The strategic-implication reading that the policy community has drawn from the IMF work is that the CBDC interoperability discussion is consequential for the operational architecture of cross-border payments and for the specific transactional share that runs through dollar correspondent banking versus alternative routings. It is less consequential for the reserve-currency-position question per se. The reserve currency competition runs on different metrics — market depth, fiscal-credibility, rule-of-law — that CBDC architecture does not by itself affect. The interoperability framework therefore matters most for the payments-flow share of dollar use, somewhat less for the reserve-asset share, and very little for the invoicing-currency share — a calibration the IMF paper makes explicit and that subsequent policy work has largely accepted.

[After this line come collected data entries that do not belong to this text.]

== run A ==
## top_module
module top_module (
    clk,
    rst,
    X,
    n,
    start,
    Y,
    valid,
    ready,
    overflow,
    error
);
For scale: ~5600 cells after synthesis, about 280 flip-flops.
export LEC_CHECK = 0
export ABC_AREA = 1
export CAP_MARGIN = 20
export CORE_MARGIN = 2
export CORE_UTILIZATION = 72
export CTS_CLUSTER_SIZE = 72
export HOLD_SLACK_MARGIN = 0.29
export PLACE_DENSITY_LB_ADDON = 0.01
export SETUP_SLACK_MARGIN = -0.49
export SLEW_MARGIN = 20
create_clock -name core_clock -period 8.08 [get_ports {clk}]
run.sh (not shown) runs the stock make flow with config.mk's settings and CLKGATE_MAP_FILE=.
Tool error GRT-0232 stopped run A during 5_1_grt; no final results.
Modified inputs, run B compared to run A
-- flow/config.mk --
<<< run A, line 8
export ABC_AREA = 1
>>> run B, line 8
<<< run A, line 11
export CORE_UTILIZATION = 72
export CTS_CLUSTER_SIZE = 72
export HOLD_SLACK_MARGIN = 0.29
export PLACE_DENSITY_LB_ADDON = 0.01
export SETUP_SLACK_MARGIN = -0.49
export SLEW_MARGIN = 20
>>> run B, line 10
export CORE_UTILIZATION = 40
export PLACE_DENSITY_LB_ADDON = 0.07
export SLEW_MARGIN = 25
==> flow/constraint.sdc <==
create_clock -name core_clock -period 15.0 [get_ports {clk}]
set_input_delay 3.0000 -clock core_clock [delete_from_list [all_inputs] [get_ports {clk}]]
set_output_delay 3.0000 -clock core_clock [all_outputs]
set_load 0.01 [all_outputs]
Results
Having completed the whole flow, run B delivered a layout that passed the timing, DRC and antenna checks.
The placed cell count in run B was lower than what run A gave.
Measured against run B, the die boundary width of run A comes out at 0.77 times the reference value.
Run A fits on a die that is smaller than the die of run B.
Measured against run B, the core box area of run A comes out at 0.58 times the reference value.
Re parity-gate share of the synthesized area counting xor and xnor cells: run B is 0.55 points up on run A.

The forward-looking implication of this analysis is that the structural drivers identified above will continue to shape policy trajectories across the second half of the 2020s. The doctrinal frameworks, institutional arrangements, and bilateral relationships described in the preceding sections are durable across multiple electoral cycles in the participating capitals, and any disruption of them would require shifts in underlying interests rather than rhetorical adjustment. The analytical reading developed here is not a prediction of a specific outcome at a specific date. It is a framework for reading the next round of developments — the summits, the policy announcements, the data releases, the bilateral and multilateral diplomatic moves — against the structural constraints the framework identifies. Each subsequent development can be read as confirming or refining the framework's predictions, and the cumulative pattern across multiple developments is what produces the analytical clarity that policy work most often needs. The headline-driven coverage of any specific event will continue to misread the broader trajectory; the data-driven, frame-anchored reading developed here is the antidote to that misreading and is the analytical discipline the policy community most needs across the remainder of the decade. The arithmetic of the underlying interests does not change quickly. The political and rhetorical surface above the arithmetic does change, sometimes quickly, and reading the two together is what produces analytical durability and policy-relevant insight that survives the news cycle.

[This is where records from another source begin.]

==> maple <==
==> flow/design.v <==
`timescale 1ns / 1ps
module HalfAdder(
    input a,  
    input b,  
    output f,  
    output carryOut  
    );
    xor(f, a, b);
    and(carryOut, a, b);
endmodule
`timescale 1ns / 1ps
module FullAdder(
    input a,
    input b,
    input carryIn,
    output sum,
    output carryOut
    );
    wire ha1Sum, ha1CarryOut, ha2CarryOut;
    HalfAdder halfAdder1(a, b, ha1Sum, ha1CarryOut);
    HalfAdder halfAdder2(ha1Sum, carryIn, sum, ha2CarryOut);
    or(carryOut, ha1CarryOut, ha2CarryOut);
endmodule
`timescale 1ns / 1ps
module MultiAnd16(
    input [15:0] a,
    input b,
    output [15:0] c
    );
    and(c[0], a[0], b);
    and(c[1], a[1], b);
    and(c[2], a[2], b);
    and(c[3], a[3], b);
    and(c[4], a[4], b);
    and(c[5], a[5], b);
    and(c[6], a[6], b);
    and(c[7], a[7], b);
    and(c[8], a[8], b);
    and(c[9], a[9], b);
    and(c[10], a[10], b);
    and(c[11], a[11], b);
    and(c[12], a[12], b);
    and(c[13], a[13], b);
    and(c[14], a[14], b);
    and(c[15], a[15], b);
endmodule
`timescale 1ns / 1ps
module MultiAdd15(
    input [14:0] a,
    input [14:0] b,
    input [14:0] carryIn,
    output [14:0] sum,
    output [14:0] carryOut
    );
    FullAdder fa0(a[0], b[0], carryIn[0], sum[0], carryOut[0]);  
    FullAdder fa1(a[1], b[1], carryIn[1], sum[1], carryOut[1]);
    FullAdder fa2(a[2], b[2], carryIn[2], sum[2], carryOut[2]);
    FullAdder fa3(a[3], b[3], carryIn[3], sum[3], carryOut[3]);
    FullAdder fa4(a[4], b[4], carryIn[4], sum[4], carryOut[4]);
    FullAdder fa5(a[5], b[5], carryIn[5], sum[5], carryOut[5]);
    FullAdder fa6(a[6], b[6], carryIn[6], sum[6], carryOut[6]);
    FullAdder fa7(a[7], b[7], carryIn[7], sum[7], carryOut[7]);
    FullAdder fa8(a[8], b[8], carryIn[8], sum[8], carryOut[8]);
    FullAdder fa9(a[9], b[9], carryIn[9], sum[9], carryOut[9]);
    FullAdder fa10(a[10], b[10], carryIn[10], sum[10], carryOut[10]);
    FullAdder fa11(a[11], b[11], carryIn[11], sum[11], carryOut[11]);
    FullAdder fa12(a[12], b[12], carryIn[12], sum[12], carryOut[12]);
    FullAdder fa13(a[13], b[13], carryIn[13], sum[13], carryOut[13]);
    FullAdder fa14(a[14], b[14], carryIn[14], sum[14], carryOut[14]);
endmodule
`timescale 1ns / 1ps
module ArrayMultiplier(
    input [15:0] a,
    input [15:0] b,
    output [31:0] f
    );
    wire [15:0] tmpAnd [0:15];
    wire [14:0] tmpSum [0:14];
    wire [14:0] tmpCarry [0:15];
    MultiAnd16 and0(a, b[0], tmpAnd[0]);
    MultiAnd16 and1(a, b[1], tmpAnd[1]);
    MultiAnd16 and2(a, b[2], tmpAnd[2]);
    MultiAnd16 and3(a, b[3], tmpAnd[3]);
    MultiAnd16 and4(a, b[4], tmpAnd[4]);
    MultiAnd16 and5(a, b[5], tmpAnd[5]);
    MultiAnd16 and6(a, b[6], tmpAnd[6]);
    MultiAnd16 and7(a, b[7], tmpAnd[7]);
    MultiAnd16 and8(a, b[8], tmpAnd[8]);
    MultiAnd16 and9(a, b[9], tmpAnd[9]);
    MultiAnd16 and10(a, b[10], tmpAnd[10]);
    MultiAnd16 and11(a, b[11], tmpAnd[11]);
    MultiAnd16 and12(a, b[12], tmpAnd[12]);
    MultiAnd16 and13(a, b[13], tmpAnd[13]);
    MultiAnd16 and14(a, b[14], tmpAnd[14]);
    MultiAnd16 and15(a, b[15], tmpAnd[15]);
    MultiAdd15 add0(tmpAnd[0][15:1], tmpAnd[1][14:0], 15'd0, tmpSum[0], tmpCarry[0]);
    MultiAdd15 add1({tmpAnd[1][15], tmpSum[0][14:1]}, tmpAnd[2][14:0], tmpCarry[0], tmpSum[1], tmpCarry[1]);
    MultiAdd15 add2({tmpAnd[2][15], tmpSum[1][14:1]}, tmpAnd[3][14:0], tmpCarry[1], tmpSum[2], tmpCarry[2]);
    MultiAdd15 add3({tmpAnd[3][15], tmpSum[2][14:1]}, tmpAnd[4][14:0], tmpCarry[2], tmpSum[3], tmpCarry[3]);
    MultiAdd15 add4({tmpAnd[4][15], tmpSum[3][14:1]}, tmpAnd[5][14:0], tmpCarry[3], tmpSum[4], tmpCarry[4]);
    MultiAdd15 add5({tmpAnd[5][15], tmpSum[4][14:1]}, tmpAnd[6][14:0], tmpCarry[4], tmpSum[5], tmpCarry[5]);
    MultiAdd15 add6({tmpAnd[6][15], tmpSum[5][14:1]}, tmpAnd[7][14:0], tmpCarry[5], tmpSum[6], tmpCarry[6]);
    MultiAdd15 add7({tmpAnd[7][15], tmpSum[6][14:1]}, tmpAnd[8][14:0], tmpCarry[6], tmpSum[7], tmpCarry[7]);
    MultiAdd15 add8({tmpAnd[8][15], tmpSum[7][14:1]}, tmpAnd[9][14:0], tmpCarry[7], tmpSum[8], tmpCarry[8]);
    MultiAdd15 add9({tmpAnd[9][15], tmpSum[8][14:1]}, tmpAnd[10][14:0], tmpCarry[8], tmpSum[9], tmpCarry[9]);
    MultiAdd15 add10({tmpAnd[10][15], tmpSum[9][14:1]}, tmpAnd[11][14:0], tmpCarry[9], tmpSum[10], tmpCarry[10]);
    MultiAdd15 add11({tmpAnd[11][15], tmpSum[10][14:1]}, tmpAnd[12][14:0], tmpCarry[10], tmpSum[11], tmpCarry[11]);
    MultiAdd15 add12({tmpAnd[12][15], tmpSum[11][14:1]}, tmpAnd[13][14:0], tmpCarry[11], tmpSum[12], tmpCarry[12]);
    MultiAdd15 add13({tmpAnd[13][15], tmpSum[12][14:1]}, tmpAnd[14][14:0], tmpCarry[12], tmpSum[13], tmpCarry[13]);
    MultiAdd15 add14({tmpAnd[14][15], tmpSum[13][14:1]}, tmpAnd[15][14:0], tmpCarry[13], tmpSum[14], tmpCarry[14]);
    FullAdder add15(tmpSum[14][1], tmpCarry[14][0], 1'b0, f[16], tmpCarry[15][0]);
    FullAdder add16(tmpSum[14][2], tmpCarry[14][1], tmpCarry[15][0], f[17], tmpCarry[15][1]);
    FullAdder add17(tmpSum[14][3], tmpCarry[14][2], tmpCarry[15][1], f[18], tmpCarry[15][2]);
    FullAdder add18(tmpSum[14][4], tmpCarry[14][3], tmpCarry[15][2], f[19], tmpCarry[15][3]);
    FullAdder add19(tmpSum[14][5], tmpCarry[14][4], tmpCarry[15][3], f[20], tmpCarry[15][4]);
    FullAdder add20(tmpSum[14][6], tmpCarry[14][5], tmpCarry[15][4], f[21], tmpCarry[15][5]);
    FullAdder add21(tmpSum[14][7], tmpCarry[14][6], tmpCarry[15][5], f[22], tmpCarry[15][6]);
    FullAdder add22(tmpSum[14][8], tmpCarry[14][7], tmpCarry[15][6], f[23], tmpCarry[15][7]);
    FullAdder add23(tmpSum[14][9], tmpCarry[14][8], tmpCarry[15][7], f[24], tmpCarry[15][8]);
    FullAdder add24(tmpSum[14][10], tmpCarry[14][9], tmpCarry[15][8], f[25], tmpCarry[15][9]);
    FullAdder add25(tmpSum[14][11], tmpCarry[14][10], tmpCarry[15][9], f[26], tmpCarry[15][10]);
    FullAdder add26(tmpSum[14][12], tmpCarry[14][11], tmpCarry[15][10], f[27], tmpCarry[15][11]);
    FullAdder add27(tmpSum[14][13], tmpCarry[14][12], tmpCarry[15][11], f[28], tmpCarry[15][12]);
    FullAdder add28(tmpSum[14][14], tmpCarry[14][13], tmpCarry[15][12], f[29], tmpCarry[15][13]);
    FullAdder add29(tmpAnd[15][15], tmpCarry[14][14], tmpCarry[15][13], f[30], f[31]);
    assign f[0] = tmpAnd[0][0];
    assign f[1] = tmpSum[0][0];
    assign f[2] = tmpSum[1][0];
    assign f[3] = tmpSum[2][0];
    assign f[4] = tmpSum[3][0];
    assign f[5] = tmpSum[4][0];
    assign f[6] = tmpSum[5][0];
    assign f[7] = tmpSum[6][0];
    assign f[8] = tmpSum[7][0];
    assign f[9] = tmpSum[8][0];
    assign f[10] = tmpSum[9][0];
    assign f[11] = tmpSum[10][0];
    assign f[12] = tmpSum[11][0];
    assign f[13] = tmpSum[12][0];
    assign f[14] = tmpSum[13][0];
    assign f[15] = tmpSum[14][0];
endmodule
`timescale 1ns / 1ps
module RippleAdder8(
    input [7:0] a,
    input [7:0] b,
    input carryIn,
    output [7:0] sum,
    output carryOut
    );
    wire tmpCarry [0:6];
    FullAdder fa0(a[0], b[0], carryIn, sum[0], tmpCarry[0]);  
    FullAdder fa1(a[1], b[1], tmpCarry[0], sum[1], tmpCarry[1]);
    FullAdder fa2(a[2], b[2], tmpCarry[1], sum[2], tmpCarry[2]);
    FullAdder fa3(a[3], b[3], tmpCarry[2], sum[3], tmpCarry[3]);
    FullAdder fa4(a[4], b[4], tmpCarry[3], sum[4], tmpCarry[4]);
    FullAdder fa5(a[5], b[5], tmpCarry[4], sum[5], tmpCarry[5]);
    FullAdder fa6(a[6], b[6], tmpCarry[5], sum[6], tmpCarry[6]);
    FullAdder fa7(a[7], b[7], tmpCarry[6], sum[7], carryOut);  
endmodule
`timescale 1ns / 1ps
module Adder32(
    input [31:0] a,
    input [31:0] b,
    output [31:0] sum,
    output carryOut
    );
    wire tmpCarry [0:2];
    RippleAdder8 add0(a[7:0], b[7:0], 1'b0, sum[7:0], tmpCarry[0]);
    RippleAdder8 add1(a[15:8], b[15:8], tmpCarry[0], sum[15:8], tmpCarry[1]);
    RippleAdder8 add2(a[23:16], b[23:16], tmpCarry[1], sum[23:16], tmpCarry[2]);
    RippleAdder8 add3(a[31:24], b[31:24], tmpCarry[2], sum[31:24], carryOut);
endmodule
`timescale 1ns / 1ps
module MACRegister(
    input clk,
    input rst,
    input [1:0] opcode,
    input [15:0] a,
    input [15:0] b,
    output [31:0] dataOut
    );
    reg [31:0] register;
    assign dataOut = register;
    wire [31:0] product;
    wire [31:0] sum;
    ArrayMultiplier multiplier(a, b, product);
    Adder32 adder(register, product, sum);
    always @ (posedge clk) begin
        if (rst)
            register <= 32'd0;
        else case (opcode)
            2'd1:  
                register <= {a, b};
            2'd2:  
                register <= sum;
        endcase
    end
endmodule
==> flow/run.sh <==
#!/bin/bash
# the make line also repeats each setting of config.mk as NAME=value (left out here)
make -C /OpenROAD-flow-scripts/flow DESIGN_CONFIG=/design/flow/config.mk WORK_HOME=/design/flow/orfs CLKGATE_MAP_FILE= finish
==> flow/config.mk <==
export PLATFORM = sky130hd
export DESIGN_NAME = MACRegister
export DESIGN_NICKNAME = MACRegister
export VERILOG_FILES = /design/flow/design.v
export SDC_FILE = /design/flow/constraint.sdc
export NUM_CORES = 4
export LEC_CHECK = 0
export CAP_MARGIN = 20
export CELL_PAD_IN_SITES_DETAIL_PLACEMENT = 1
export CELL_PAD_IN_SITES_GLOBAL_PLACEMENT = 2
export CORE_ASPECT_RATIO = 0.98
export CORE_MARGIN = 6
export CORE_UTILIZATION = 54
export CTS_CLUSTER_DIAMETER = 390
export CTS_CLUSTER_SIZE = 88
export MAX_ROUTING_LAYER = met4
export PLACE_DENSITY_LB_ADDON = 0.08
export SETUP_SLACK_MARGIN = 2.54
export SLEW_MARGIN = 25
export TNS_END_PERCENT = 75
==> flow/constraint.sdc <==
create_clock -name core_clock -period 21.5 [get_ports {clk}]
set_input_delay 4.3000 -clock core_clock [delete_from_list [all_inputs] [get_ports {clk}]]
set_output_delay 4.3000 -clock core_clock [all_outputs]
set_load 0.01 [all_outputs]
==> delta (differences from maple) <==
==> flow/config.mk (replaced) <==
export PLATFORM = sky130hd
export DESIGN_NAME = MACRegister
export DESIGN_NICKNAME = MACRegister
export VERILOG_FILES = /design/flow/design.v
export SDC_FILE = /design/flow/constraint.sdc
export NUM_CORES = 4
export LEC_CHECK = 0
export ABC_AREA = 1
export CAP_MARGIN = 20
export CORE_MARGIN = 2
export CORE_UTILIZATION = 65
export SETUP_SLACK_MARGIN = 1.0
export SLEW_MARGIN = 20
==> flow/constraint.sdc (replaced) <==
create_clock -name core_clock -period 11.0 [get_ports {clk}]
set_input_delay 2.2000 -clock core_clock [delete_from_list [all_inputs] [get_ports {clk}]]
set_output_delay 2.2000 -clock core_clock [all_outputs]
set_load 0.01 [all_outputs]
==> umber (differences from maple) <==
==> flow/config.mk (replaced) <==
export PLATFORM = sky130hd
export DESIGN_NAME = MACRegister
export DESIGN_NICKNAME = MACRegister
export VERILOG_FILES = /design/flow/design.v
export SDC_FILE = /design/flow/constraint.sdc
export NUM_CORES = 4
export LEC_CHECK = 0
export ABC_AREA = 1
export CAP_MARGIN = 0
export CELL_PAD_IN_SITES_DETAIL_PLACEMENT = 1
export CELL_PAD_IN_SITES_GLOBAL_PLACEMENT = 1
export CORE_ASPECT_RATIO = 1.75
export CORE_MARGIN = 7
export CORE_UTILIZATION = 54
export CTS_CLUSTER_DIAMETER = 390
export CTS_CLUSTER_SIZE = 88
export GPL_TIMING_DRIVEN = 0
export MAX_ROUTING_LAYER = met5
export MIN_ROUTING_LAYER = met2
export PLACE_DENSITY_LB_ADDON = 0.08
export SLEW_MARGIN = 25
export TNS_END_PERCENT = 75
==> flow/constraint.sdc (replaced) <==
create_clock -name core_clock -period 12.4 [get_ports {clk}]
set_input_delay 2.4800 -clock core_clock [delete_from_list [all_inputs] [get_ports {clk}]]
set_output_delay 2.4800 -clock core_clock [all_outputs]
set_load 0.01 [all_outputs]
==> out/qor.yml <==
setup_viol: 15
failed_checks: "negative setup slack"
finalWorstSetupSlack_ns: -4.67
run_status: "finished with violations"
the above is filed under delta

==> out/qor.yml <==
failed_checks: "negative setup slack"
gp_congestion: 0.811
crit_end: "register[31]"
finalWorstSetupSlack_ns: -3.81
run_status: "finished with violations"
setup_viol: 12
crit_slowest_cell: "fa_2"
the above is filed under umber

==> out/qor.yml <==
comb_share_pct: 76.3
drc: 0
run_status: "timing/DRC/antenna clean"
setup_viol: 0
fmax_mhz: 54.0
finalWorstSetupSlack_ns: 2.99
the above is filed under maple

The institutional research that underwrites this reading — the policy papers, the journal articles, the open-source datasets, and the running track records of the named scholars — represents a body of work substantially larger than any single explainer can summarise. Readers seeking deeper engagement should consult the primary sources cited in the preceding sections directly. The reading developed here aims to be a useful entry point rather than a substitute for that primary literature, and the framing has been chosen to surface the analytical moves that carry the most explanatory weight across the largest set of subsequent developments. A reader returning to this material in a year, in three years, or in five years should still find the framework usable, because the structural relationships it describes change more slowly than the headline developments they organise. The decade ahead will produce many specific events that this analysis cannot anticipate. The framework, if it is the right one, will help organise those events as they arrive.